LETTER: Republicans have manufactured Social Security crisis to avoid repayment of debt

There is no Social Security crisis.

Republicans are simply manufacturing a crisis to avoid repayment of $2.8 trillion in U.S. government bonds held by Social Security as of 2015.

These U.S. bonds represent amounts borrowed from Social Security to finance U.S. deficits primarily for tax cuts, wars and recession over the past 33 years.

Social Security needs to redeem these bonds between 2017 and 2034, which along with payroll tax revenues will fully fund Social Security benefits until 2034, according to the 2016 Social Security Trust Fund trustees annual report.

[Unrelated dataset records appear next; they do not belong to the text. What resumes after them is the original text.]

## src/hdl/stm_consts.svh

```systemverilog
`ifndef STM_CONSTS_SVH
`define STM_CONSTS_SVH

// register offsets as seen in the spi address field
`define STM_ADDR_FUNC       7'h00
`define STM_ADDR_HIGH       7'h1a
`define STM_ADDR_LOW        7'h1b
`define STM_ADDR_MEAS       7'h45
`define STM_ADDR_TEMP       7'h46
`define STM_ADDR_DIAG       7'h5f

// function control bit positions
`define STM_FUNC_MEAS_BIT   6
`define STM_FUNC_OUT2_BIT   2
`define STM_FUNC_OUT1_BIT   1

// diagnostic bit positions
`define STM_DIAG_OUT1_OK    7
`define STM_DIAG_OUT2_OK    6
`define STM_DIAG_GATE_OK    5
`define STM_DIAG_OVERTEMP   4
`define STM_DIAG_LOW        3
`define STM_DIAG_HIGH       2
`define STM_DIAG_BADCMD     1
`define STM_DIAG_GATE_FAULT 0

// reset and fill values
`define STM_HIGH_RST        8'hff
`define STM_LOW_RST         8'h00
`define STM_MEAS_INVALID    8'h00
`define STM_READ_ZERO       8'h00

// spi frame layout
`define STM_FRAME_BITS      5'h10
`define STM_ADDR_BITS       5'h07
`define STM_BITCNT_MAX      5'h1f

// timing
`define STM_CLK_MHZ         50
`define STM_STARTUP_US      100
`define STM_STARTUP_CYC     (`STM_STARTUP_US * `STM_CLK_MHZ)
`define STM_FILTER_US       10
`define STM_FILTER_CYC      (`STM_FILTER_US * `STM_CLK_MHZ)

`endif

```

## src/hdl/stm_pkg.sv

```systemverilog
package stm_pkg;

	typedef struct packed {
		logic [7:0] supplyCode;
		logic [7:0] tempCode;
		logic       overTemp;
		logic       gateInWindow;
		logic [1:0] outInWindow;
	} stm_sense_s;

	typedef struct packed {
		logic [1:0]  sclkSync;
		logic [1:0]  csSync;
		logic [1:0]  mosiSync;
		logic        sclkPrev;
		logic        csPrev;
		logic [4:0]  bitCnt;
		logic [15:0] rxShift;
		logic [7:0]  txShift;
		logic        miso;
		logic        measEn;
		logic [1:0]  outEn;
		logic [7:0]  highLimit;
		logic [7:0]  lowLimit;
		logic        overtempFlag;
		logic        lowFlag;
		logic        highFlag;
		logic        badCmd;
		logic        gateFault;
		logic        failSilent;
		logic        ovOnly;
		logic [31:0] startCnt;
		logic        startDone;
		logic        gateEverGood;
		logic [1:0]  gateDrv;
	} stm_state_s;

	typedef struct packed {
		logic [15:0] cnt;
		logic        regulated;
	} stm_filt_s;

endpackage

```

## src/hdl/stm_monitor.sv

```systemverilog
`timescale 1ns/1ns
`include "stm_consts.svh"
module stm_monitor #(
	parameter int unsigned STARTUP_CYC = `STM_STARTUP_CYC,
	parameter int unsigned FILTER_CYC  = `STM_FILTER_CYC
) (
	// clock and reset
	input  wire logic              clk,
	input  wire logic              rst_n,
	// spi pins
	input  wire logic              spiSclk,
	input  wire logic              spiCsN,
	input  wire logic              spiMosi,
	output logic                   spiMiso,
	// analog front end results
	input  wire stm_pkg::stm_sense_s sense,
	// mode inputs
	input  wire logic              autoRecoverOv,
	input  wire logic              offModeEntry,
	// power stage control
	output logic [1:0]             outEnable,
	output logic [1:0]             gateDrvEn,
	output logic                   failSilent
);
	import stm_pkg::*;

	stm_state_s r;
	stm_state_s n;
	logic [1:0] outOk;

	// two independent filters, one per output
	genvar g;
	generate
		for (g = 0; g < 2; g++) begin : gFilt
			stm_reg_filter #(
				.FILTER_CYC (FILTER_CYC)
			) uFilt (
				.clk       (clk),
				.rst_n     (rst_n),
				.inWindow  (sense.outInWindow[g]),
				.regulated (outOk[g])
			);
		end
	endgenerate

	logic       sclkRise;
	logic       sclkFall;
	logic       csActive;
	logic       csStart;
	logic       frameEnd;
	logic [7:0] cmdByte;
	logic [7:0] readData;
	logic       wrReq;
	logic [6:0] frmAddr;
	logic [7:0] frmData;
	logic       mapped;
	logic       writable;
	logic       cmdOk;
	logic       cmdBad;
	logic       diagWr;
	logic       outOn;
	logic       measValid;
	logic       lowEv;
	logic       highEv;
	logic       otEv;
	logic       gateLate;
	logic       gateFaultEv;
	logic       failEv;
	logic [7:0] diagValue;
	logic [7:0] measValue;

	always_comb begin
		n = r;
		n.sclkSync = {r.sclkSync[0], spiSclk};
		n.csSync   = {r.csSync[0], spiCsN};
		n.mosiSync = {r.mosiSync[0], spiMosi};
		n.sclkPrev = r.sclkSync[1];
		n.csPrev   = r.csSync[1];
		sclkRise   = r.sclkSync[1] & ~r.sclkPrev;
		sclkFall   = ~r.sclkSync[1] & r.sclkPrev;
		csActive   = ~r.csSync[1];
		csStart    = ~r.csSync[1] & r.csPrev;
		frameEnd   = r.csSync[1] & ~r.csPrev;
		cmdByte    = {r.rxShift[6:0], r.mosiSync[1]};
		wrReq      = r.rxShift[15];
		frmAddr    = r.rxShift[14:8];
		frmData    = r.rxShift[7:0];

		outOn     = |r.outEn;
		measValid = outOn | r.measEn;
		measValue = measValid ? sense.supplyCode : `STM_MEAS_INVALID;
		diagValue = '0;
		diagValue[`STM_DIAG_OUT1_OK]    = outOk[0];
		diagValue[`STM_DIAG_OUT2_OK]    = outOk[1];
		diagValue[`STM_DIAG_GATE_OK]    = sense.gateInWindow;
		diagValue[`STM_DIAG_OVERTEMP]   = r.overtempFlag;
		diagValue[`STM_DIAG_LOW]        = r.lowFlag;
		diagValue[`STM_DIAG_HIGH]       = r.highFlag;
		diagValue[`STM_DIAG_BADCMD]     = r.badCmd;
		diagValue[`STM_DIAG_GATE_FAULT] = r.gateFault;

		// read mux on the address byte just received
		readData = `STM_READ_ZERO;
		case (cmdByte[6:0])
			`STM_ADDR_FUNC: begin
				readData[`STM_FUNC_MEAS_BIT] = r.measEn;
				readData[`STM_FUNC_OUT2_BIT] = r.outEn[1];
				readData[`STM_FUNC_OUT1_BIT] = r.outEn[0];
			end
			`STM_ADDR_HIGH: readData = r.highLimit;
			`STM_ADDR_LOW:  readData = r.lowLimit;
			`STM_ADDR_MEAS: readData = measValue;
			`STM_ADDR_TEMP: readData = sense.tempCode;
			`STM_ADDR_DIAG: readData = diagValue;
			default:        readData = `STM_READ_ZERO;
		endcase

		// command check at the end of the frame
		case (frmAddr)
			`STM_ADDR_FUNC, `STM_ADDR_HIGH, `STM_ADDR_LOW,
			`STM_ADDR_DIAG: begin
				mapped   = 1'b1;
				writable = 1'b1;
			end
			`STM_ADDR_MEAS, `STM_ADDR_TEMP: begin
				mapped   = 1'b1;
				writable = 1'b0;
			end
			default: begin
				mapped   = 1'b0;
				writable = 1'b0;
			end
		endcase
		cmdOk  = (r.bitCnt == `STM_FRAME_BITS) & mapped
			& (writable | ~wrReq);
		cmdBad = frameEnd & ~cmdOk;
		diagWr = frameEnd & cmdOk & wrReq & (frmAddr == `STM_ADDR_DIAG);

		// spi shifter, mode 0, msb first
		if (csStart) begin
			n.bitCnt = '0;
		end else if (csActive && sclkRise) begin
			n.rxShift = {r.rxShift[14:0], r.mosiSync[1]};
			if (r.bitCnt != `STM_BITCNT_MAX) begin
				n.bitCnt = r.bitCnt + 5'h01;
			end
			if (r.bitCnt == `STM_ADDR_BITS) begin
				n.txShift = readData;
			end
		end else if (csActive && sclkFall) begin
			n.miso    = r.txShift[7];
			n.txShift = {r.txShift[6:0], 1'b0};
		end

		// register writes; invalid frames write no register, they only set badCmd
		if (frameEnd && cmdOk && wrReq) begin
			case (frmAddr)
				`STM_ADDR_FUNC: begin
					n.measEn   = frmData[`STM_FUNC_MEAS_BIT];
					n.outEn[1] = frmData[`STM_FUNC_OUT2_BIT];
					n.outEn[0] = frmData[`STM_FUNC_OUT1_BIT];
				end
				`STM_ADDR_HIGH: n.highLimit = frmData;
				`STM_ADDR_LOW:  n.lowLimit = frmData;
				default:        n.highLimit = r.highLimit;
			endcase
		end

		// startup window of the gate drive supply
		if (!outOn) begin
			n.startCnt     = '0;
			n.startDone    = 1'b0;
			n.gateEverGood = 1'b0;
		end else begin
			if (r.startCnt != STARTUP_CYC) begin
				n.startCnt = r.startCnt + 32'h1;
			end else begin
				n.startDone = 1'b1;
			end
			n.gateEverGood = r.gateEverGood | sense.gateInWindow;
		end

		lowEv       = measValid & (sense.supplyCode < r.lowLimit);
		highEv      = measValid & (sense.supplyCode > r.highLimit);
		otEv        = sense.overTemp;
		gateLate    = outOn & r.startDone & ~sense.gateInWindow;
		// one shot at the end of startup, so a diag write can clear it
		gateFaultEv = outOn & ~r.startDone & (r.startCnt == STARTUP_CYC)
			& ~r.gateEverGood & ~sense.gateInWindow;
		failEv      = highEv | otEv | gateLate | gateFaultEv;

		// clears first, events after, so a same-cycle event wins
		if (diagWr || offModeEntry) begin
			n.overtempFlag = 1'b0;
			n.lowFlag      = 1'b0;
			n.highFlag     = 1'b0;
			n.badCmd       = 1'b0;
		end
		if (diagWr) begin
			n.gateFault = 1'b0;
		end
		if (otEv) n.overtempFlag = 1'b1;
		if (lowEv) n.lowFlag = 1'b1;
		if (highEv) n.highFlag = 1'b1;
		if (cmdBad) n.badCmd = 1'b1;
		if (gateFaultEv) n.gateFault = 1'b1;

		// fail silent ends only by off mode or overvoltage recovery
		if (offModeEntry) begin
			n.failSilent = 1'b0;
		end else if (r.failSilent && r.ovOnly && autoRecoverOv
			&& !highEv) begin
			n.failSilent = 1'b0;
		end
		if (failEv) begin
			n.failSilent = 1'b1;
			n.ovOnly     = ~(otEv | gateLate | gateFaultEv)
				& (~r.failSilent | r.ovOnly);
		end

		// gate enables; undervoltage blocks without latching
		for (int i = 0; i < 2; i++) begin
			n.gateDrv[i] = r.outEn[i] & r.startDone & sense.gateInWindow
				& ~n.failSilent & ~lowEv;
		end
	end

	always_ff @(posedge clk or negedge rst_n) begin
		if (!rst_n) begin
			r           <= '0;
			r.sclkSync  <= 2'h0;
			r.csSync    <= 2'h3;
			r.csPrev    <= 1'b1;
			r.highLimit <= `STM_HIGH_RST;
			r.lowLimit  <= `STM_LOW_RST;
		end else begin
			r <= n;
		end
	end

	assign spiMiso    = r.miso;
	assign outEnable  = r.outEn & {2{~r.failSilent}};
	assign gateDrvEn  = r.gateDrv;
	assign failSilent = r.failSilent;
endmodule

```

## src/hdl/stm_reg_filter.sv

```systemverilog
`timescale 1ns/1ns
module stm_reg_filter #(
	parameter int unsigned FILTER_CYC = 500
) (
	// clock and reset
	input  wire logic clk,
	input  wire logic rst_n,
	// window comparator and filtered flag
	input  wire logic inWindow,
	output logic      regulated
);
	import stm_pkg::*;

	stm_filt_s r;
	stm_filt_s n;

	// a flip only after the level held longer than the filter time
	always_comb begin
		n = r;
		if (inWindow == r.regulated) begin
			n.cnt = 16'h0000;
		end else if (r.cnt == 16'(FILTER_CYC)) begin
			n.cnt       = 16'h0000;
			n.regulated = inWindow;
		end else begin
			n.cnt = r.cnt + 16'h0001;
		end
	end

	always_ff @(posedge clk or negedge rst_n) begin
		if (!rst_n) begin
			r <= '0;
		end else begin
			r <= n;
		end
	end

	assign regulated = r.regulated;
endmodule

```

Republicans recognize that repayment of this debt to Social Security would require higher income taxes.

Therefore, they intend to avoid such higher income taxes simply by evading repayment of the debt to Social Security.

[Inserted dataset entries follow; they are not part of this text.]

## config.mk

```make
export PLATFORM = sky130hd
export DESIGN_NAME = csd_clock_ctrl
export DESIGN_NICKNAME = d
export VERILOG_FILES = /design/src/rtl/csd_pkg.sv /design/src/rtl/csd_debug_clock_pin_if.sv /design/src/rtl/csd_debug_clock_pin_drv.sv /design/src/rtl/csd_clock_ctrl.sv
export SDC_FILE = /design/constraint.sdc
export NUM_CORES = 1
export LEC_CHECK = 0
export BUFFER_PORTS_ARGS = -buffer_cell sky130_fd_sc_hd__buf_2
export CAP_MARGIN = 20
export CORE_MARGIN = 2
export CORE_UTILIZATION = 40
export CTS_CLUSTER_DIAMETER = 50
export DETAILED_ROUTE_END_ITERATION = 7
export PLACE_DENSITY = 0.68
export SLEW_MARGIN = 0
export SYNTH_ARGS = -nofsm -noshare
export SYNTH_HDL_FRONTEND = slang
export SYNTH_SLANG_ARGS = --single-unit
```

## constraint.sdc

```tcl
create_clock -name aclk -period 3.8 [get_ports aclk]
set_input_delay 0.57 -clock aclk [delete_from_list [all_inputs] [get_ports aclk]]
set_output_delay 0.57 -clock aclk [all_outputs]
set_load 0.005 [all_outputs]
```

They can do this by cutting Social Security benefits or increasing Social Security payroll taxes in 2017-18, not in 2034, when Social Security officially becomes insolvent.

This is how it works:

Social Security law provides that debt repayment to Social Security is only permitted for benefit payment purposes, according to the trustees’ report.

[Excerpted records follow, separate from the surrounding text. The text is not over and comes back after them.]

`src/tmr1_pkg.sv`:
```
// Constants and state type for the channel 1 output-mode block
package tmr1_pkg;

  // ----------------------------------------------------------------
  // Widths
  // ----------------------------------------------------------------
  localparam int unsigned CNT_W  = 16;
  localparam int unsigned ADDR_W = 12;

  // ----------------------------------------------------------------
  // Register byte offsets
  // ----------------------------------------------------------------
  localparam logic [ADDR_W-1:0] CFG_OFS  = 12'h044;
  localparam logic [ADDR_W-1:0] CMP_OFS  = 12'h080;
  localparam logic [ADDR_W-1:0] ACMP_OFS = 12'h084;
  localparam logic [ADDR_W-1:0] STAT_OFS = 12'h088;

  // ----------------------------------------------------------------
  // Field positions
  // ----------------------------------------------------------------
  localparam int unsigned MODE_HI_BIT = 8;
  localparam int unsigned IMAE_BIT    = 5;
  localparam int unsigned PRE_BIT     = 4;
  localparam int unsigned STAT_REF    = 0;
  localparam int unsigned STAT_FORCE  = 1;
  localparam int unsigned STAT_CMP_LO = 16;

  // ----------------------------------------------------------------
  // Reset values
  // ----------------------------------------------------------------
  localparam logic [31:0]      CFG_RST = 32'h0000_0000;
  localparam logic [CNT_W-1:0] CMP_RST = 16'h0000;

  // ----------------------------------------------------------------
  // Output mode codes
  // ----------------------------------------------------------------
  localparam logic [3:0] OM_HOLD   = 4'h0;
  localparam logic [3:0] OM_LOW    = 4'h1;
  localparam logic [3:0] OM_HIGH   = 4'h2;
  localparam logic [3:0] OM_TOGGLE = 4'h3;
  localparam logic [3:0] OM_F_INACT = 4'h4;
  localparam logic [3:0] OM_F_ACT  = 4'h5;
  localparam logic [3:0] OM_PWM1   = 4'h6;
  localparam logic [3:0] OM_PWM2   = 4'h7;
  localparam logic [3:0] OM_APWM1  = 4'he;
  localparam logic [3:0] OM_APWM2  = 4'hf;

  // ----------------------------------------------------------------
  // Block state
  // ----------------------------------------------------------------
  typedef struct packed {
    logic [3:0]       mode;
    logic             imae;
    logic             pre;
    logic [CNT_W-1:0] cmp_act;
    logic [CNT_W-1:0] cmp_buf;
    logic [CNT_W-1:0] acmp_act;
    logic [CNT_W-1:0] acmp_buf;
    logic             oref;
    logic             force_on;
    logic             match_d;
    logic [31:0]      rdata;
    logic             slverr;
  } tmr1_state_s;

endpackage
```
`src/tmr1_channel.sv`:
```
// Channel 1 output-mode logic with APB register access
`timescale 1ns/1ps

// Overview of operation
// Mode is four bits: top bit at config bit 8, rest at bits 2..0.
// Modes 0..3: hold, low on match, high on match, toggle on match.
// Mode 4 forces reference low, mode 5 forces it high.
// PWM1: up active below compare; down inactive above compare.
// PWM2: up inactive below compare; down active above compare.
// Asym PWM1: like PWM1 but down-count compares against asymmetric value.
// Asym PWM2: like PWM2 but down-count compares against asymmetric value.
// Software sets centre-aligned counting before using asymmetric modes.
// Immediate active: trigger forces matched level until overflow or underflow.
// Preload off writes compare directly; preload on writes a buffer.
// With preload on, update event copies buffer into active compare.
module tmr1_channel (
  input  wire logic                        clk,
  input  wire logic                        rst_b,
  input  wire logic                        psel,
  input  wire logic                        penable,
  input  wire logic                        pwrite,
  input  wire logic [tmr1_pkg::ADDR_W-1:0] paddr,
  input  wire logic [31:0]                 pwdata,
  output logic      [31:0]                 prdata,
  output logic                             pready,
  output logic                             pslverr,
  input  wire logic [tmr1_pkg::CNT_W-1:0]  counter_value,
  input  wire logic                        count_down,
  input  wire logic                        update_event,
  input  wire logic                        trigger_event,
  input  wire logic                        ovf_udf_event,
  output logic                             output_reference_signal
);

  // ----------------------------------------------------------------
  // Helpers
  // ----------------------------------------------------------------
  function automatic logic addr_is(input logic [tmr1_pkg::ADDR_W-1:0] a,
                                   input logic [tmr1_pkg::ADDR_W-1:0] ofs);
    addr_is = (a == ofs);
  endfunction

  function automatic logic [31:0] cfg_word(input tmr1_pkg::tmr1_state_s s);
    logic [31:0] w;
    w = tmr1_pkg::CFG_RST;
    w[tmr1_pkg::MODE_HI_BIT] = s.mode[3];
    w[2:0] = s.mode[2:0];
    w[tmr1_pkg::IMAE_BIT] = s.imae;
    w[tmr1_pkg::PRE_BIT] = s.pre;
    cfg_word = w;
  endfunction

  function automatic logic is_pwm12(input logic [3:0] m);
    is_pwm12 = (m == tmr1_pkg::OM_PWM1) || (m == tmr1_pkg::OM_PWM2);
  endfunction

  // ----------------------------------------------------------------
  // State
  // ----------------------------------------------------------------
  tmr1_pkg::tmr1_state_s state_ff;
  tmr1_pkg::tmr1_state_s nxt_state;

  logic        wr_acc;
  logic        rd_setup;
  logic        match_now;
  logic        match_edge;
  logic        ref_nxt;
  logic        force_eff;
  logic [31:0] stat_word;

  // Zero-wait slave; read data is latched in the setup cycle
  assign pready   = 1'b1;
  assign prdata   = state_ff.rdata;
  assign pslverr  = state_ff.slverr;
  assign output_reference_signal = state_ff.oref;

  assign wr_acc    = psel & penable & pwrite;
  assign rd_setup  = psel & ~penable;
  assign match_now = (counter_value == state_ff.cmp_act);
  // Edge only: a counter parked on the compare value must not toggle every clock
  assign match_edge = match_now & ~state_ff.match_d;
  // Force only counts while the option is live, so leaving PWM1/PWM2 or clearing the enable drops it at once
  assign force_eff = state_ff.force_on & state_ff.imae & is_pwm12(state_ff.mode);

  always_comb begin
    stat_word = 32'h0000_0000;
    stat_word[tmr1_pkg::STAT_REF] = state_ff.oref;
    stat_word[tmr1_pkg::STAT_FORCE] = state_ff.force_on;
    stat_word[tmr1_pkg::STAT_CMP_LO +: tmr1_pkg::CNT_W] = state_ff.cmp_act;
  end

  // ----------------------------------------------------------------
  // Output level
  // ----------------------------------------------------------------
  tmr1_oref_calc u_calc (
    .mode       (state_ff.mode),
    .cnt        (counter_value),
    .cmp        (state_ff.cmp_act),
    .acmp       (state_ff.acmp_act),
    .down       (count_down),
    .ref_q      (state_ff.oref),
    .match_edge (match_edge),
    .force_on   (force_eff),
    .ref_nxt    (ref_nxt)
  );

  // ----------------------------------------------------------------
  // Next state
  // ----------------------------------------------------------------
  always_comb begin
    nxt_state = state_ff;
    nxt_state.match_d = match_now;
    nxt_state.oref = ref_nxt;

    // Buffer to active copy before any write of this cycle
    if (update_event && state_ff.pre) begin
      nxt_state.cmp_act = state_ff.cmp_buf;
      nxt_state.acmp_act = state_ff.acmp_buf;
    end

    if (wr_acc) begin
      if (addr_is(paddr, tmr1_pkg::CFG_OFS)) begin
        nxt_state.mode = {pwdata[tmr1_pkg::MODE_HI_BIT], pwdata[2:0]};
        nxt_state.imae = pwdata[tmr1_pkg::IMAE_BIT];
        nxt_state.pre = pwdata[tmr1_pkg::PRE_BIT];
      end
      if (addr_is(paddr, tmr1_pkg::CMP_OFS)) begin
        nxt_state.cmp_buf = pwdata[tmr1_pkg::CNT_W-1:0];
        if (!state_ff.pre) begin
          nxt_state.cmp_act = pwdata[tmr1_pkg::CNT_W-1:0];
        end
      end
      if (addr_is(paddr, tmr1_pkg::ACMP_OFS)) begin
        nxt_state.acmp_buf = pwdata[tmr1_pkg::CNT_W-1:0];
        if (!state_ff.pre) begin
          nxt_state.acmp_act = pwdata[tmr1_pkg::CNT_W-1:0];
        end
      end
    end

    // Trigger beats a same-cycle overflow so the pulse is not lost
    if (!state_ff.imae || !is_pwm12(state_ff.mode)) begin
      nxt_state.force_on = 1'b0;
    end else if (trigger_event) begin
      nxt_state.force_on = 1'b1;
    end else if (ovf_udf_event) begin
      nxt_state.force_on = 1'b0;
    end

    if (rd_setup) begin
      nxt_state.slverr = 1'b0;
      nxt_state.rdata = 32'h0000_0000;
      if (addr_is(paddr, tmr1_pkg::CFG_OFS)) begin
        nxt_state.rdata = cfg_word(state_ff);
      end else if (addr_is(paddr, tmr1_pkg::CMP_OFS)) begin
        nxt_state.rdata[tmr1_pkg::CNT_W-1:0] = state_ff.cmp_buf;
      end else if (addr_is(paddr, tmr1_pkg::ACMP_OFS)) begin
        nxt_state.rdata[tmr1_pkg::CNT_W-1:0] = state_ff.acmp_buf;
      end else if (addr_is(paddr, tmr1_pkg::STAT_OFS)) begin
        nxt_state.rdata = stat_word;
      end else begin
        nxt_state.slverr = 1'b1;
      end
    end
  end

  // ----------------------------------------------------------------
  // Registers
  // ----------------------------------------------------------------
  always_ff @(posedge clk) begin
    if (!rst_b) begin
      state_ff.mode     <= 4'h0;
      state_ff.imae     <= 1'b0;
      state_ff.pre      <= 1'b0;
      state_ff.cmp_act  <= tmr1_pkg::CMP_RST;
      state_ff.cmp_buf  <= tmr1_pkg::CMP_RST;
      state_ff.acmp_act <= tmr1_pkg::CMP_RST;
      state_ff.acmp_buf <= tmr1_pkg::CMP_RST;
      state_ff.oref     <= 1'b0;
      state_ff.force_on <= 1'b0;
      state_ff.match_d  <= 1'b0;
      state_ff.rdata    <= 32'h0000_0000;
      state_ff.slverr   <= 1'b0;
    end else begin
      state_ff <= nxt_state;
    end
  end

endmodule // tmr1_channel

```
`src/tmr1_oref_calc.sv`:
```
// Next-level computation for the channel output reference signal
`timescale 1ns/1ps

module tmr1_oref_calc (
  input  wire logic [3:0]                  mode,
  input  wire logic [tmr1_pkg::CNT_W-1:0]  cnt,
  input  wire logic [tmr1_pkg::CNT_W-1:0]  cmp,
  input  wire logic [tmr1_pkg::CNT_W-1:0]  acmp,
  input  wire logic                        down,
  input  wire logic                        ref_q,
  input  wire logic                        match_edge,
  input  wire logic                        force_on,
  output logic                             ref_nxt
);

  // ----------------------------------------------------------------
  // Level per mode
  // ----------------------------------------------------------------
  always_comb begin
    ref_nxt = ref_q;
    case (mode)
      tmr1_pkg::OM_HOLD: begin
        ref_nxt = ref_q;
      end
      tmr1_pkg::OM_LOW: begin
        if (match_edge) begin
          ref_nxt = 1'b0;
        end
      end
      tmr1_pkg::OM_HIGH: begin
        if (match_edge) begin
          ref_nxt = 1'b1;
        end
      end
      tmr1_pkg::OM_TOGGLE: begin
        if (match_edge) begin
          ref_nxt = ~ref_q;
        end
      end
      tmr1_pkg::OM_F_INACT: begin
        ref_nxt = 1'b0;
      end
      tmr1_pkg::OM_F_ACT: begin
        ref_nxt = 1'b1;
      end
      tmr1_pkg::OM_PWM1: begin
        ref_nxt = down ? !(cnt > cmp) : (cnt < cmp);
      end
      tmr1_pkg::OM_PWM2: begin
        ref_nxt = down ? (cnt > cmp) : !(cnt < cmp);
      end
      tmr1_pkg::OM_APWM1: begin
        ref_nxt = down ? !(cnt > acmp) : (cnt < cmp);
      end
      tmr1_pkg::OM_APWM2: begin
        ref_nxt = down ? (cnt > acmp) : !(cnt < cmp);
      end
      default: begin
        ref_nxt = ref_q;
      end
    endcase
    // Matched level: inactive for PWM1, active for PWM2
    if (force_on) begin
      ref_nxt = (mode == tmr1_pkg::OM_PWM2);
    end
  end

endmodule // tmr1_oref_calc

```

Therefore, federal debt repayment to Social Security will be reduced by the amount benefits are cut and payroll taxes raised between 2017 and 2034.

In other words, all or a portion of the $2.8 trillion debt to Social Security could remain unpaid indefinitely as it did for the past 33 years.

Social Security is fully funded to 2034.

Allowing benefit cuts or payroll tax increases before 2034 would be a Republican fraud of the highest order.

This would be just another contemptible Republican scheme to use Social Security taxes to finance tax cuts for corporations and the wealthy.